== Task to carry out ==
Among the entries below, find the line with "wire readData;", then quote it and each following line up to and including the line with "reg spiFinished;", and nothing else.

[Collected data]
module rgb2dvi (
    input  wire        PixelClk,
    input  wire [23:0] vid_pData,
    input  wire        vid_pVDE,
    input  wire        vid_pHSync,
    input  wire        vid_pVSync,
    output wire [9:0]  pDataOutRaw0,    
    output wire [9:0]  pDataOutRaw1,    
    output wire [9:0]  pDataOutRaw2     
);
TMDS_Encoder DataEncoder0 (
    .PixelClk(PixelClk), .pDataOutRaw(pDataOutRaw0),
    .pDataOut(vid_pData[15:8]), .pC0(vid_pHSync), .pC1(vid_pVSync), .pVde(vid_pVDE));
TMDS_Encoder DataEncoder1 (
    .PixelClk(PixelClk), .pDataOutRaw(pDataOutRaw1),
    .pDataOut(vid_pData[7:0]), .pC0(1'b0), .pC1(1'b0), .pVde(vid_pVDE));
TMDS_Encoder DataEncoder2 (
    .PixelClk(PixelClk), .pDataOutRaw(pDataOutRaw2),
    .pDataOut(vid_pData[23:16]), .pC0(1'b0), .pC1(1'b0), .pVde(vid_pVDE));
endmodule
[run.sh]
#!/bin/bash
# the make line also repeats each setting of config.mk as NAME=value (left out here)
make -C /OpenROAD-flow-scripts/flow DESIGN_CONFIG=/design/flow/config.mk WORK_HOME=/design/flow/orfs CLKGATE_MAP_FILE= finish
==
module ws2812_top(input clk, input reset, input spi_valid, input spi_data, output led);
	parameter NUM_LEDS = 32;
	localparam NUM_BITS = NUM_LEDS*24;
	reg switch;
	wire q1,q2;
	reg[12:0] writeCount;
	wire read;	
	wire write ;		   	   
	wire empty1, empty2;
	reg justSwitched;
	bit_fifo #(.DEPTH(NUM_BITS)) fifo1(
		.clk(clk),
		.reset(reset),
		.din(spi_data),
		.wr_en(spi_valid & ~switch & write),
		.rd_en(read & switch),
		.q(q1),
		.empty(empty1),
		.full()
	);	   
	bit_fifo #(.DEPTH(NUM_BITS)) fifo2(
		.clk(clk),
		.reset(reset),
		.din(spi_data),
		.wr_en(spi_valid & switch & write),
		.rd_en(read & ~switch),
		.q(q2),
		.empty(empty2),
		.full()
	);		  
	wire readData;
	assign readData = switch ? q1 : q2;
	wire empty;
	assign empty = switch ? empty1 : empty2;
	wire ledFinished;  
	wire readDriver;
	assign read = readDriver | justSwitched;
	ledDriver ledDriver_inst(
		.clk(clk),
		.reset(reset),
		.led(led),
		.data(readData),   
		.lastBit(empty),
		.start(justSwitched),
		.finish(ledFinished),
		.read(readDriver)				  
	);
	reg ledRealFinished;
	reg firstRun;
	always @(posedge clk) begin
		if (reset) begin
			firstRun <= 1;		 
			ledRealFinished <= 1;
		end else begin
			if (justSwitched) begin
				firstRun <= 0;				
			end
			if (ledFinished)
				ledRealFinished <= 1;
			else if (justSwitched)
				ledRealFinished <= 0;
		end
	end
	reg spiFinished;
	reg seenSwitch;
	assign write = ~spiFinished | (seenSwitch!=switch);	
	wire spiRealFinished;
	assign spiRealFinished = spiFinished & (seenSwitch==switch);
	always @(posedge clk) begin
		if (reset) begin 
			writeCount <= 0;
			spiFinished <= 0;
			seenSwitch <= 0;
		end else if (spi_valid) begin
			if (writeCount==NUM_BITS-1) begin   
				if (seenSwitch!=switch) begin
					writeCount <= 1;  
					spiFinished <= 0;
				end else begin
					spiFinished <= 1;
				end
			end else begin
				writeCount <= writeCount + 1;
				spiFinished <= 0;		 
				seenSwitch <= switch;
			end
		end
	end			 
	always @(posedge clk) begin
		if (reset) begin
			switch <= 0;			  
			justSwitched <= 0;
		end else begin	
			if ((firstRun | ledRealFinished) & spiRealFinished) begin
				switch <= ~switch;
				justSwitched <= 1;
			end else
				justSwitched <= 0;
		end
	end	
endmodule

== Output of the exercise ==
	wire readData;
	assign readData = switch ? q1 : q2;
	wire empty;
	assign empty = switch ? empty1 : empty2;
	wire ledFinished;  
	wire readDriver;
	assign read = readDriver | justSwitched;
	ledDriver ledDriver_inst(
		.clk(clk),
		.reset(reset),
		.led(led),
		.data(readData),   
		.lastBit(empty),
		.start(justSwitched),
		.finish(ledFinished),
		.read(readDriver)				  
	);
	reg ledRealFinished;
	reg firstRun;
	always @(posedge clk) begin
		if (reset) begin
			firstRun <= 1;		 
			ledRealFinished <= 1;
		end else begin
			if (justSwitched) begin
				firstRun <= 0;				
			end
			if (ledFinished)
				ledRealFinished <= 1;
			else if (justSwitched)
				ledRealFinished <= 0;
		end
	end
	reg spiFinished;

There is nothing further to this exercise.